> Try it
Retrieve each line that contains the word "with" from the entries below.
Dataset content START
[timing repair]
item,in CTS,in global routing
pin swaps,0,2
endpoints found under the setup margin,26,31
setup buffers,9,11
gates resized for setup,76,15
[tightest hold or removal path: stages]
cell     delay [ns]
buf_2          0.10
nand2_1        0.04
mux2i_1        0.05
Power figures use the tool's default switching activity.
[src/rtl/psel_ram.sv]
// ----------------------------------------------------------------------------
// psel_ram
// Generic single write port, single read port RAM with registered read.
// ----------------------------------------------------------------------------
`timescale 1ns / 1ps

module psel_ram #(
   parameter int WIDTH = 15,
   parameter int DEPTH = 256
) (
   input  logic                     clock,
   input  logic                     wr_en,
   input  logic [$clog2(DEPTH)-1:0] wr_addr,
   input  logic [WIDTH-1:0]         wr_data,
   input  logic [$clog2(DEPTH)-1:0] rd_addr,
   output logic [WIDTH-1:0]         rd_data
);

   logic [WIDTH-1:0] mem_ff [DEPTH];
   logic [WIDTH-1:0] rd_data_ff;

   always_ff @(posedge clock) begin
      if (wr_en) begin
         mem_ff[wr_addr] <= wr_data;
      end
      rd_data_ff <= mem_ff[rd_addr];
   end

   assign rd_data = rd_data_ff;

endmodule

[src/rtl/psel_dp.sv]
// ----------------------------------------------------------------------------
// psel_dp
// Datapath: trigger store, length sum and count, average window test,
// configuration registers and the result register.
// ----------------------------------------------------------------------------
`timescale 1ns / 1ps

module psel_dp import psel_pkg::*; #(
   parameter int MAX_ONSETS = MAX_ONSETS_DEF,
   parameter int MAX_PULSES = MAX_PULSES_DEF
) (
   input  logic                  clock,
   input  logic                  reset,
   input  ctrl_cmd_type          cmd,
   output dp_status_type         stat,
   input  logic [TRIG_W-1:0]     trigger_point,
   input  logic                  csr_valid,
   input  logic [CSR_IDX_W-1:0]  csr_index,
   input  logic [CSR_DATA_W-1:0] csr_data,
   output logic                  rsp_valid,
   input  logic                  rsp_stall,
   output rsp_payload_type       rsp_data
);

   localparam int AW = $clog2(MAX_ONSETS);
   localparam int CW = $clog2(MAX_ONSETS + 1);
   localparam int SW = LEN_W + AW;
   localparam int PW = LEN_W + CW;
   localparam int XW = PW + 3;
   localparam int LW = TRIG_W + 2;

   logic [TAIL_W-1:0]   tail_ff, tail_in;
   logic [LEN_W-1:0]    min_ff, min_in;
   logic [LEN_W-1:0]    max_ff, max_in;
   logic [CW-1:0]       cnt_ff, cnt_in;
   logic [AW-1:0]       idx_ff, idx_in;
   logic [TRIG_W-1:0]   prev_ff, prev_in;
   logic [TRIG_W-1:0]   t0_ff, t0_in;
   logic [SW-1:0]       sum_ff, sum_in;
   logic [CW-1:0]       n_ff, n_in;
   logic [PCNT_W-1:0]   acc_ff, acc_in;
   logic [LEN_W-1:0]    len_ff, len_in;
   logic                rng_ff, rng_in;
   logic [PW-1:0]       prod_ff, prod_in;
   logic                rsp_valid_ff, rsp_valid_in;
   rsp_payload_type     rsp_data_ff, rsp_data_in;

   logic [TRIG_W-1:0]   rd_data;
   logic                store_wr;
   logic signed [LW-1:0] len_w;
   logic signed [LW-1:0] min_s;
   logic signed [LW-1:0] max_s;
   logic [XW-1:0]       sum3;
   logic [XW-1:0]       prod5;
   logic [XW-1:0]       prod2;
   logic [TRIG_W-1:0]   tail_ext;
   logic                out_free;

   assign store_wr = cmd.wr_trigger && (cnt_ff < CW'(MAX_ONSETS));

   psel_ram #(
      .WIDTH(TRIG_W),
      .DEPTH(MAX_ONSETS)
   ) u_store (
      .clock  (clock),
      .wr_en  (store_wr),
      .wr_addr(cnt_ff[AW-1:0]),
      .wr_data(trigger_point),
      .rd_addr(idx_ff),
      .rd_data(rd_data)
   );

   assign len_w = $signed({2'b00, rd_data}) - $signed({2'b00, prev_ff}) + $signed(LW'(1));
   assign min_s = $signed({{(LW - LEN_W){1'b0}}, min_ff});
   assign max_s = $signed({{(LW - LEN_W){1'b0}}, max_ff});

   assign sum3     = (XW'(sum_ff) << 1) + XW'(sum_ff);
   assign prod5    = (XW'(prod_ff) << 2) + XW'(prod_ff);
   assign prod2    = XW'(prod_ff) << 1;
   assign tail_ext = TRIG_W'(tail_ff);
   assign out_free = !rsp_valid_ff || !rsp_stall;

   always_comb begin
      tail_in = tail_ff;
      min_in  = min_ff;
      max_in  = max_ff;
      if (csr_valid) begin
         case (csr_index)
            CSR_TAIL:    tail_in = csr_data[TAIL_W-1:0];
            CSR_MIN_LEN: min_in  = csr_data[LEN_W-1:0];
            CSR_MAX_LEN: max_in  = csr_data[LEN_W-1:0];
            default:     tail_in = tail_ff;
         endcase
      end
   end

   always_comb begin
      cnt_in       = cnt_ff;
      idx_in       = idx_ff;
      prev_in      = prev_ff;
      t0_in        = t0_ff;
      sum_in       = sum_ff;
      n_in         = n_ff;
      acc_in       = acc_ff;
      len_in       = len_ff;
      rng_in       = rng_ff;
      prod_in      = prod_ff;
      rsp_valid_in = rsp_valid_ff;
      rsp_data_in  = rsp_data_ff;

      if (rsp_valid_ff && !rsp_stall) begin
         rsp_valid_in = 1'b0;
      end
      if (store_wr) begin
         cnt_in = cnt_ff + CW'(1);
      end
      if (cmd.clr_acc) begin
         acc_in = '0;
         sum_in = '0;
         n_in   = '0;
      end
      if (cmd.clr_walk) begin
         idx_in = '0;
      end
      if (cmd.idx_inc) begin
         idx_in = idx_ff + AW'(1);
      end
      if (cmd.take_prev) begin
         prev_in = rd_data;
      end
      if (cmd.step_sum && (len_w > min_s) && (len_w < max_s)) begin
         sum_in = sum_ff + SW'(len_w[LEN_W-1:0]);
         n_in   = n_ff + CW'(1);
      end
      if (cmd.latch_len) begin
         len_in = len_w[LEN_W-1:0];
         rng_in = (len_w >= min_s) && (len_w <= max_s);
         t0_in  = prev_ff;
      end
      if (cmd.mul) begin
         prod_in = PW'(len_ff) * PW'(n_ff);
      end
      if (cmd.emit_pulse) begin
         rsp_valid_in              = 1'b1;
         rsp_data_in.is_summary    = 1'b0;
         rsp_data_in.onset_index   = t0_ff;
         rsp_data_in.signal_offset = t0_ff - tail_ext;
         rsp_data_in.pulse_length  = len_ff;
         rsp_data_in.pulse_count   = '0;
         rsp_data_in.status        = STATUS_OK;
         rsp_data_in.last_result   = 1'b0;
         acc_in                    = acc_ff + PCNT_W'(1);
      end
      if (cmd.emit_summary) begin
         rsp_valid_in              = 1'b1;
         rsp_data_in.is_summary    = 1'b1;
         rsp_data_in.onset_index   = '0;
         rsp_data_in.signal_offset = '0;
         rsp_data_in.pulse_length  = '0;
         rsp_data_in.pulse_count   = acc_ff;
         rsp_data_in.status        = cmd.status;
         rsp_data_in.last_result   = 1'b1;
         cnt_in                    = '0;
         sum_in                    = '0;
         n_in                      = '0;
      end
   end

   always_ff @(posedge clock) begin
      if (reset) begin
         tail_ff      <= TAIL_RESET;
         min_ff       <= MIN_LEN_RESET;
         max_ff       <= MAX_LEN_RESET;
         cnt_ff       <= '0;
         idx_ff       <= '0;
         sum_ff       <= '0;
         n_ff         <= '0;
         acc_ff       <= '0;
         rsp_valid_ff <= 1'b0;
      end else begin
         tail_ff      <= tail_in;
         min_ff       <= min_in;
         max_ff       <= max_in;
         cnt_ff       <= cnt_in;
         idx_ff       <= idx_in;
         sum_ff       <= sum_in;
         n_ff         <= n_in;
         acc_ff       <= acc_in;
         rsp_valid_ff <= rsp_valid_in;
      end
   end

   always_ff @(posedge clock) begin
      prev_ff     <= prev_in;
      t0_ff       <= t0_in;
      len_ff      <= len_in;
      rng_ff      <= rng_in;
      prod_ff     <= prod_in;
      rsp_data_ff <= rsp_data_in;
   end

   assign stat.few_onsets = cnt_ff <= CW'(1);
   assign stat.walk_end   = CW'(idx_ff) == (cnt_ff - CW'(1));
   assign stat.no_len     = n_ff == '0;
   assign stat.acc_full   = acc_ff >= PCNT_W'(MAX_PULSES);
   assign stat.multi_acc  = acc_ff > PCNT_W'(1);
   assign stat.pulse_ok   = rng_ff && (prod5 >= sum3) && (prod2 <= sum3) && (t0_ff >= tail_ext);
   assign stat.out_free   = out_free;

   assign rsp_valid = rsp_valid_ff;
   assign rsp_data  = rsp_data_ff;

endmodule
**src/hdl/env_pkg.sv**
```systemverilog
`default_nettype none

package env_pkg;

    localparam int unsigned LEN_W  = 12;
    localparam int unsigned CHAR_W = 8;

    localparam logic [LEN_W-1:0] MAX_LEN_RESET = 12'd255;

    localparam logic [CHAR_W-1:0] CH_SLASH = 8'h2F;  // '/'
    localparam logic [CHAR_W-1:0] CH_DOT   = 8'h2E;  // '.'
    localparam logic [CHAR_W-1:0] CH_UNDER = 8'h5F;  // '_'
    localparam logic [CHAR_W-1:0] CH_DASH  = 8'h2D;  // '-'

    localparam logic [1:0] SEG_CNT_MIN = 2'd2;

    typedef enum logic [1:0] {
        SEG_EMPTY  = 2'd0,
        SEG_DOT    = 2'd1,
        SEG_DOTDOT = 2'd2,
        SEG_OTHER  = 2'd3
    } t_seg_class;

    typedef struct packed {
        logic [LEN_W-1:0] len;
        t_seg_class       cls;
        logic [1:0]       cnt;
        logic             rej;
    } t_name_state;

    // one item after the input register
    typedef struct packed {
        logic [CHAR_W-1:0] char_code;
        logic              last;
        logic              empty_name;
    } t_char_beat;

    localparam t_name_state NAME_STATE_RESET = '{
        len: '0, cls: SEG_EMPTY, cnt: 2'd0, rej: 1'b0
    };

    function automatic logic is_allowed(input logic [CHAR_W-1:0] c);
        logic lower, upper, digit;
        lower = (c >= 8'h61) && (c <= 8'h7A);
        upper = (c >= 8'h41) && (c <= 8'h5A);
        digit = (c >= 8'h30) && (c <= 8'h39);
        return lower || upper || digit || (c == CH_DOT) || (c == CH_UNDER)
            || (c == CH_DASH);
    endfunction

endpackage

`default_nettype wire

```
**src/hdl/entry_name_validator_unit.sv**
```systemverilog
// Channel | Handshake                         | Beat fields
// --------+-----------------------------------+------------------------------------
// in      | i_in_valid / o_in_stall           | i_char_code, i_last, i_empty_name
// out     | o_out_valid / i_out_stall         | o_valid_res
// cfg     | i_cfg_we (no wait)                | i_max_name_length
//
// One character beat per cycle while o_in_stall is low. A beat lands in the
// input register; when it advances, it updates the name state and a final
// beat loads the verdict into the result register, which offers it on out.
// Reset (i_rst_n low, synchronous) empties both registers, clears the name
// state and loads a limit of 255.
// A stall on out only holds the input side when a verdict beat waits behind a
// full output register; character beats that end no name keep flowing.
`default_nettype none

module entry_name_validator_unit (
    input  var logic                      i_clk,
    input  var logic                      i_rst_n,
    input  var logic                      i_cfg_we,
    input  var logic [env_pkg::LEN_W-1:0] i_max_name_length,
    input  var logic                      i_in_valid,
    output var logic                      o_in_stall,
    input  var logic [7:0]                i_char_code,
    input  var logic                      i_last,
    input  var logic                      i_empty_name,
    output var logic                      o_out_valid,
    input  var logic                      i_out_stall,
    output var logic                      o_valid_res
);
    import env_pkg::*;

    logic [LEN_W-1:0] r_max_len;

    // input register
    logic       r_in_vld;
    t_char_beat r_beat;

    // running name state
    t_name_state r_state;
    t_name_state n_state;

    // result register
    logic r_out_vld;
    logic r_res;

    logic step_done;
    logic step_ok;
    logic advance;
    logic in_take;
    logic out_free;

    env_char_step u_step (
        .i_state   (r_state),
        .i_beat    (r_beat),
        .i_max_len (r_max_len),
        .o_state   (n_state),
        .o_done    (step_done),
        .o_ok      (step_ok)
    );

    // the result slot is free if empty or being drained this edge
    assign out_free   = !r_out_vld || !i_out_stall;
    assign advance    = r_in_vld && (!step_done || out_free);
    assign o_in_stall = r_in_vld && !advance;
    assign in_take    = i_in_valid && !o_in_stall;

    always_ff @(posedge i_clk) begin
        if (!i_rst_n) begin
            r_max_len <= MAX_LEN_RESET;
        end else if (i_cfg_we) begin
            r_max_len <= i_max_name_length;
        end
    end

    always_ff @(posedge i_clk) begin
        if (!i_rst_n) begin
            r_in_vld <= 1'b0;
        end else if (in_take) begin
            r_in_vld <= 1'b1;
        end else if (advance) begin
            r_in_vld <= 1'b0;
        end
    end

    always_ff @(posedge i_clk) begin
        if (in_take) begin
            r_beat.char_code  <= i_char_code;
            r_beat.last       <= i_last;
            r_beat.empty_name <= i_empty_name;
        end
    end

    always_ff @(posedge i_clk) begin
        if (!i_rst_n) begin
            r_state <= NAME_STATE_RESET;
        end else if (advance) begin
            r_state <= n_state;
        end
    end

    always_ff @(posedge i_clk) begin
        if (!i_rst_n) begin
            r_out_vld <= 1'b0;
        end else if (advance && step_done) begin
            r_out_vld <= 1'b1;
        end else if (!i_out_stall) begin
            r_out_vld <= 1'b0;
        end
    end

    always_ff @(posedge i_clk) begin
        if (advance && step_done) begin
            r_res <= step_ok;
        end
    end

    assign o_out_valid = r_out_vld;
    assign o_valid_res = r_res;

endmodule

`default_nettype wire

```
**src/hdl/env_char_step.sv**
```systemverilog
`default_nettype none

module env_char_step (
    input  var env_pkg::t_name_state       i_state,
    input  var env_pkg::t_char_beat        i_beat,
    input  var logic [env_pkg::LEN_W-1:0]  i_max_len,
    output var env_pkg::t_name_state       o_state,
    output var logic                       o_done,
    output var logic                       o_ok
);
    import env_pkg::*;

    t_name_state s_take;
    t_name_state s_close;

    // per-character update
    always_comb begin
        s_take = i_state;
        if (!i_beat.empty_name) begin
            if (i_state.len >= i_max_len) begin
                s_take.rej = 1'b1;
            end else begin
                s_take.len = i_state.len + LEN_W'(1);
            end
            if (i_beat.char_code == CH_SLASH) begin
                if (i_state.cls != SEG_OTHER) s_take.rej = 1'b1;
                if (i_state.cnt < SEG_CNT_MIN) s_take.cnt = i_state.cnt + 2'd1;
                s_take.cls = SEG_EMPTY;
            end else if (!is_allowed(i_beat.char_code)) begin
                s_take.rej = 1'b1;
                s_take.cls = SEG_OTHER;
            end else if (i_beat.char_code == CH_DOT) begin
                unique case (i_state.cls)
                    SEG_EMPTY: s_take.cls = SEG_DOT;
                    SEG_DOT:   s_take.cls = SEG_DOTDOT;
                    default:   s_take.cls = SEG_OTHER;
                endcase
            end else begin
                s_take.cls = SEG_OTHER;
            end
        end
    end

    // end of name: close the open segment and judge
    always_comb begin
        s_close = s_take;
        if (s_take.cls != SEG_OTHER) s_close.rej = 1'b1;
        if (s_take.cnt < SEG_CNT_MIN) s_close.cnt = s_take.cnt + 2'd1;
        o_done = i_beat.empty_name || i_beat.last;
        o_ok   = !s_close.rej && (s_close.len != '0) && (s_close.cnt >= SEG_CNT_MIN);
        o_state = o_done ? NAME_STATE_RESET : s_take;
    end

endmodule

`default_nettype wire

```
File: src/sv/msr_pkg.sv
package msr_pkg;

	// Default modulus width in bits
	localparam int MSR_MOD_BITS = 31;

	// Upper bound on the non-residue search
	localparam int NR_SEARCH_LIMIT = 4096;

	// Operation requested from the exponentiation unit
	typedef enum logic {
		OP_MUL = 1'b0,
		OP_POW = 1'b1
	} pow_op_t;

endpackage

File: src/sv/modular_square_root.sv
// Channel | Signals                                  | Direction
// --------+------------------------------------------+----------
// in      | in_valid, in_ready, value                | to block
// out     | out_valid, out_ready, root, no_root      | from block
// cfg     | cfg_valid, cfg_ready, prime_modulus      | to block
//
// One transaction at a time; each modular multiply runs in the bit-serial
// multiplier, and each exponentiation takes up to 2*MOD_BITS multiplies.
// Primes 1 mod 4 take longer per value (non-residue search and
// Tonelli-Shanks loop).
// Asynchronous reset sets the modulus to 3. A stalled result holds in the
// output register; in_ready stays low until it is taken.
module modular_square_root import msr_pkg::*; #(
	parameter int MOD_BITS = MSR_MOD_BITS
) (
	input  logic                clk,
	input  logic                arst_n,
	input  logic                in_valid,
	output logic                in_ready,
	input  logic [MOD_BITS-1:0] value,
	output logic                out_valid,
	input  logic                out_ready,
	output logic [MOD_BITS-1:0] root,
	output logic                no_root,
	input  logic                cfg_valid,
	output logic                cfg_ready,
	input  logic [MOD_BITS-1:0] prime_modulus
);

	localparam int SW = (MOD_BITS > 1) ? $clog2(MOD_BITS) : 1;

	typedef enum logic [15:0] {
		T_IDLE = 16'h0001,
		T_RED  = 16'h0002,
		T_EUL  = 16'h0004,
		T_R34  = 16'h0008,
		T_QS   = 16'h0010,
		T_Z    = 16'h0020,
		T_C    = 16'h0040,
		T_R    = 16'h0080,
		T_T    = 16'h0100,
		T_LOOP = 16'h0200,
		T_I    = 16'h0400,
		T_B    = 16'h0800,
		T_CS   = 16'h1000,
		T_TM   = 16'h2000,
		T_RM   = 16'h4000,
		T_OUT  = 16'h8000
	} tstate_t;

	tstate_t             state_q;
	logic [MOD_BITS-1:0] p_q;
	logic [MOD_BITS-1:0] n_q;
	logic [MOD_BITS-1:0] q_q;
	logic [MOD_BITS-1:0] z_q;
	logic [MOD_BITS-1:0] c_q;
	logic [MOD_BITS-1:0] r_q;
	logic [MOD_BITS-1:0] t_q;
	logic [MOD_BITS-1:0] b_q;
	logic [SW-1:0]       s_q;
	logic [SW-1:0]       m_q;
	logic [SW-1:0]       i_q;
	logic [SW-1:0]       k_q;
	logic [MOD_BITS-1:0] root_q;
	logic                no_root_q;

	logic                pstart_q;
	pow_op_t             pop_q;
	logic [MOD_BITS-1:0] px_q;
	logic [MOD_BITS-1:0] py_q;
	logic                p_done;
	logic [MOD_BITS-1:0] p_res;

	logic [MOD_BITS-1:0] half_pm1;
	logic [MOD_BITS-1:0] quarter_pp1;
	logic [MOD_BITS-1:0] half_qp1;
	logic [MOD_BITS-1:0] z_next;
	logic                res_one;
	logic [SW-1:0]       k_init;

	assign half_pm1    = (p_q - MOD_BITS'(1)) >> 1;
	assign quarter_pp1 = (p_q >> 2) + MOD_BITS'(1);
	assign half_qp1    = (q_q >> 1) + MOD_BITS'(1);
	assign z_next      = z_q + MOD_BITS'(1);
	assign res_one     = (p_res == MOD_BITS'(1));
	assign k_init      = m_q - i_q - SW'(1);

	msr_powmod #(.MOD_BITS(MOD_BITS)) u_pow (
		.clk    (clk),
		.arst_n (arst_n),
		.start  (pstart_q),
		.op     (pop_q),
		.x      (px_q),
		.y      (py_q),
		.m      (p_q),
		.done   (p_done),
		.res    (p_res)
	);

	// Modulus register
	always_ff @(posedge clk or negedge arst_n) begin
		if (!arst_n)
			p_q <= MOD_BITS'(3);
		else if (cfg_valid && cfg_ready)
			p_q <= prime_modulus;
	end

	// Sequencer
	always_ff @(posedge clk or negedge arst_n) begin
		if (!arst_n) begin
			state_q   <= T_IDLE;
			pstart_q  <= 1'b0;
			pop_q     <= OP_MUL;
			px_q      <= '0;
			py_q      <= '0;
			n_q       <= '0;
			q_q       <= '0;
			z_q       <= '0;
			c_q       <= '0;
			r_q       <= '0;
			t_q       <= '0;
			b_q       <= '0;
			s_q       <= '0;
			m_q       <= '0;
			i_q       <= '0;
			k_q       <= '0;
			root_q    <= '0;
			no_root_q <= 1'b0;
		end else begin
			pstart_q <= 1'b0;
			unique case (state_q)
				T_IDLE: begin
					if (in_valid) begin
						if (p_q < MOD_BITS'(2)) begin
							root_q    <= '0;
							no_root_q <= 1'b0;
							state_q   <= T_OUT;
						end else if (p_q == MOD_BITS'(2)) begin
							root_q    <= {{(MOD_BITS-1){1'b0}}, value[0]};
							no_root_q <= 1'b0;
							state_q   <= T_OUT;
						end else begin
							pop_q    <= OP_MUL;
							px_q     <= MOD_BITS'(1);
							py_q     <= value;
							pstart_q <= 1'b1;
							state_q  <= T_RED;
						end
					end
				end
				T_RED: begin
					if (p_done) begin
						n_q <= p_res;
						if (p_res == '0) begin
							root_q    <= '0;
							no_root_q <= 1'b0;
							state_q   <= T_OUT;
						end else begin
							pop_q    <= OP_POW;
							px_q     <= p_res;
							py_q     <= half_pm1;
							pstart_q <= 1'b1;
							state_q  <= T_EUL;
						end
					end
				end
				T_EUL: begin
					if (p_done) begin
						if (!res_one) begin
							root_q    <= '0;
							no_root_q <= 1'b1;
							state_q   <= T_OUT;
						end else if (p_q[1:0] == 2'b11) begin
							pop_q    <= OP_POW;
							px_q     <= n_q;
							py_q     <= quarter_pp1;
							pstart_q <= 1'b1;
							state_q  <= T_R34;
						end else begin
							q_q     <= p_q - MOD_BITS'(1);
							s_q     <= '0;
							state_q <= T_QS;
						end
					end
				end
				T_R34: begin
					if (p_done) begin
						root_q    <= p_res;
						no_root_q <= 1'b0;
						state_q   <= T_OUT;
					end
				end
				T_QS: begin
					// strip factors of two from p-1
					if (q_q != '0 && !q_q[0]) begin
						q_q <= q_q >> 1;
						s_q <= s_q + SW'(1);
					end else begin
						z_q      <= MOD_BITS'(2);
						pop_q    <= OP_POW;
						px_q     <= MOD_BITS'(2);
						py_q     <= half_pm1;
						pstart_q <= 1'b1;
						state_q  <= T_Z;
					end
				end
				T_Z: begin
					if (p_done) begin
						if (!res_one) begin
							pop_q    <= OP_POW;
							px_q     <= z_q;
							py_q     <= q_q;
							pstart_q <= 1'b1;
							state_q  <= T_C;
						end else if (z_next >= p_q ||
								64'(z_next) >= 64'(NR_SEARCH_LIMIT)) begin
							root_q    <= '0;
							no_root_q <= 1'b1;
							state_q   <= T_OUT;
						end else begin
							z_q      <= z_next;
							pop_q    <= OP_POW;
							px_q     <= z_next;
							py_q     <= half_pm1;
							pstart_q <= 1'b1;
						end
					end
				end
				T_C: begin
					if (p_done) begin
						c_q      <= p_res;
						pop_q    <= OP_POW;
						px_q     <= n_q;
						py_q     <= half_qp1;
						pstart_q <= 1'b1;
						state_q  <= T_R;
					end
				end
				T_R: begin
					if (p_done) begin
						r_q      <= p_res;
						pop_q    <= OP_POW;
						px_q     <= n_q;
						py_q     <= q_q;
						pstart_q <= 1'b1;
						state_q  <= T_T;
					end
				end
				T_T: begin
					if (p_done) begin
						t_q     <= p_res;
						m_q     <= s_q;
						state_q <= T_LOOP;
					end
				end
				T_LOOP: begin
					if (t_q == MOD_BITS'(1)) begin
						root_q    <= r_q;
						no_root_q <= 1'b0;
						state_q   <= T_OUT;
					end else begin
						i_q      <= SW'(1);
						pop_q    <= OP_MUL;
						px_q     <= t_q;
						py_q     <= t_q;
						pstart_q <= 1'b1;
						state_q  <= T_I;
					end
				end
				T_I: begin
					// find the least i with t^(2^i) == 1
					if (p_done) begin
						if (!res_one && i_q < m_q) begin
							i_q      <= i_q + SW'(1);
							pop_q    <= OP_MUL;
							px_q     <= p_res;
							py_q     <= p_res;
							pstart_q <= 1'b1;
						end else if (i_q >= m_q) begin
							root_q    <= '0;
							no_root_q <= 1'b1;
							state_q   <= T_OUT;
						end else begin
							b_q      <= c_q;
							k_q      <= k_init;
							pop_q    <= OP_MUL;
							px_q     <= c_q;
							py_q     <= c_q;
							pstart_q <= 1'b1;
							state_q  <= (k_init == '0) ? T_CS : T_B;
						end
					end
				end
				T_B: begin
					if (p_done) begin
						b_q      <= p_res;
						k_q      <= k_q - SW'(1);
						pop_q    <= OP_MUL;
						px_q     <= p_res;
						py_q     <= p_res;
						pstart_q <= 1'b1;
						if (k_q == SW'(1))
							state_q <= T_CS;
					end
				end
				T_CS: begin
					if (p_done) begin
						c_q      <= p_res;
						pop_q    <= OP_MUL;
						px_q     <= t_q;
						py_q     <= p_res;
						pstart_q <= 1'b1;
						state_q  <= T_TM;
					end
				end
				T_TM: begin
					if (p_done) begin
						t_q      <= p_res;
						pop_q    <= OP_MUL;
						px_q     <= r_q;
						py_q     <= b_q;
						pstart_q <= 1'b1;
						state_q  <= T_RM;
					end
				end
				T_RM: begin
					if (p_done) begin
						r_q     <= p_res;
						m_q     <= i_q;
						state_q <= T_LOOP;
					end
				end
				T_OUT: begin
					if (out_ready)
						state_q <= T_IDLE;
				end
				default: state_q <= T_IDLE;
			endcase
		end
	end

	assign in_ready  = (state_q == T_IDLE);
	assign out_valid = (state_q == T_OUT);
	assign root      = root_q;
	assign no_root   = no_root_q;
	assign cfg_ready = 1'b1;

endmodule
Dataset content END
> Output for this exercise
// Generic single write port, single read port RAM with registered read.
					// find the least i with t^(2^i) == 1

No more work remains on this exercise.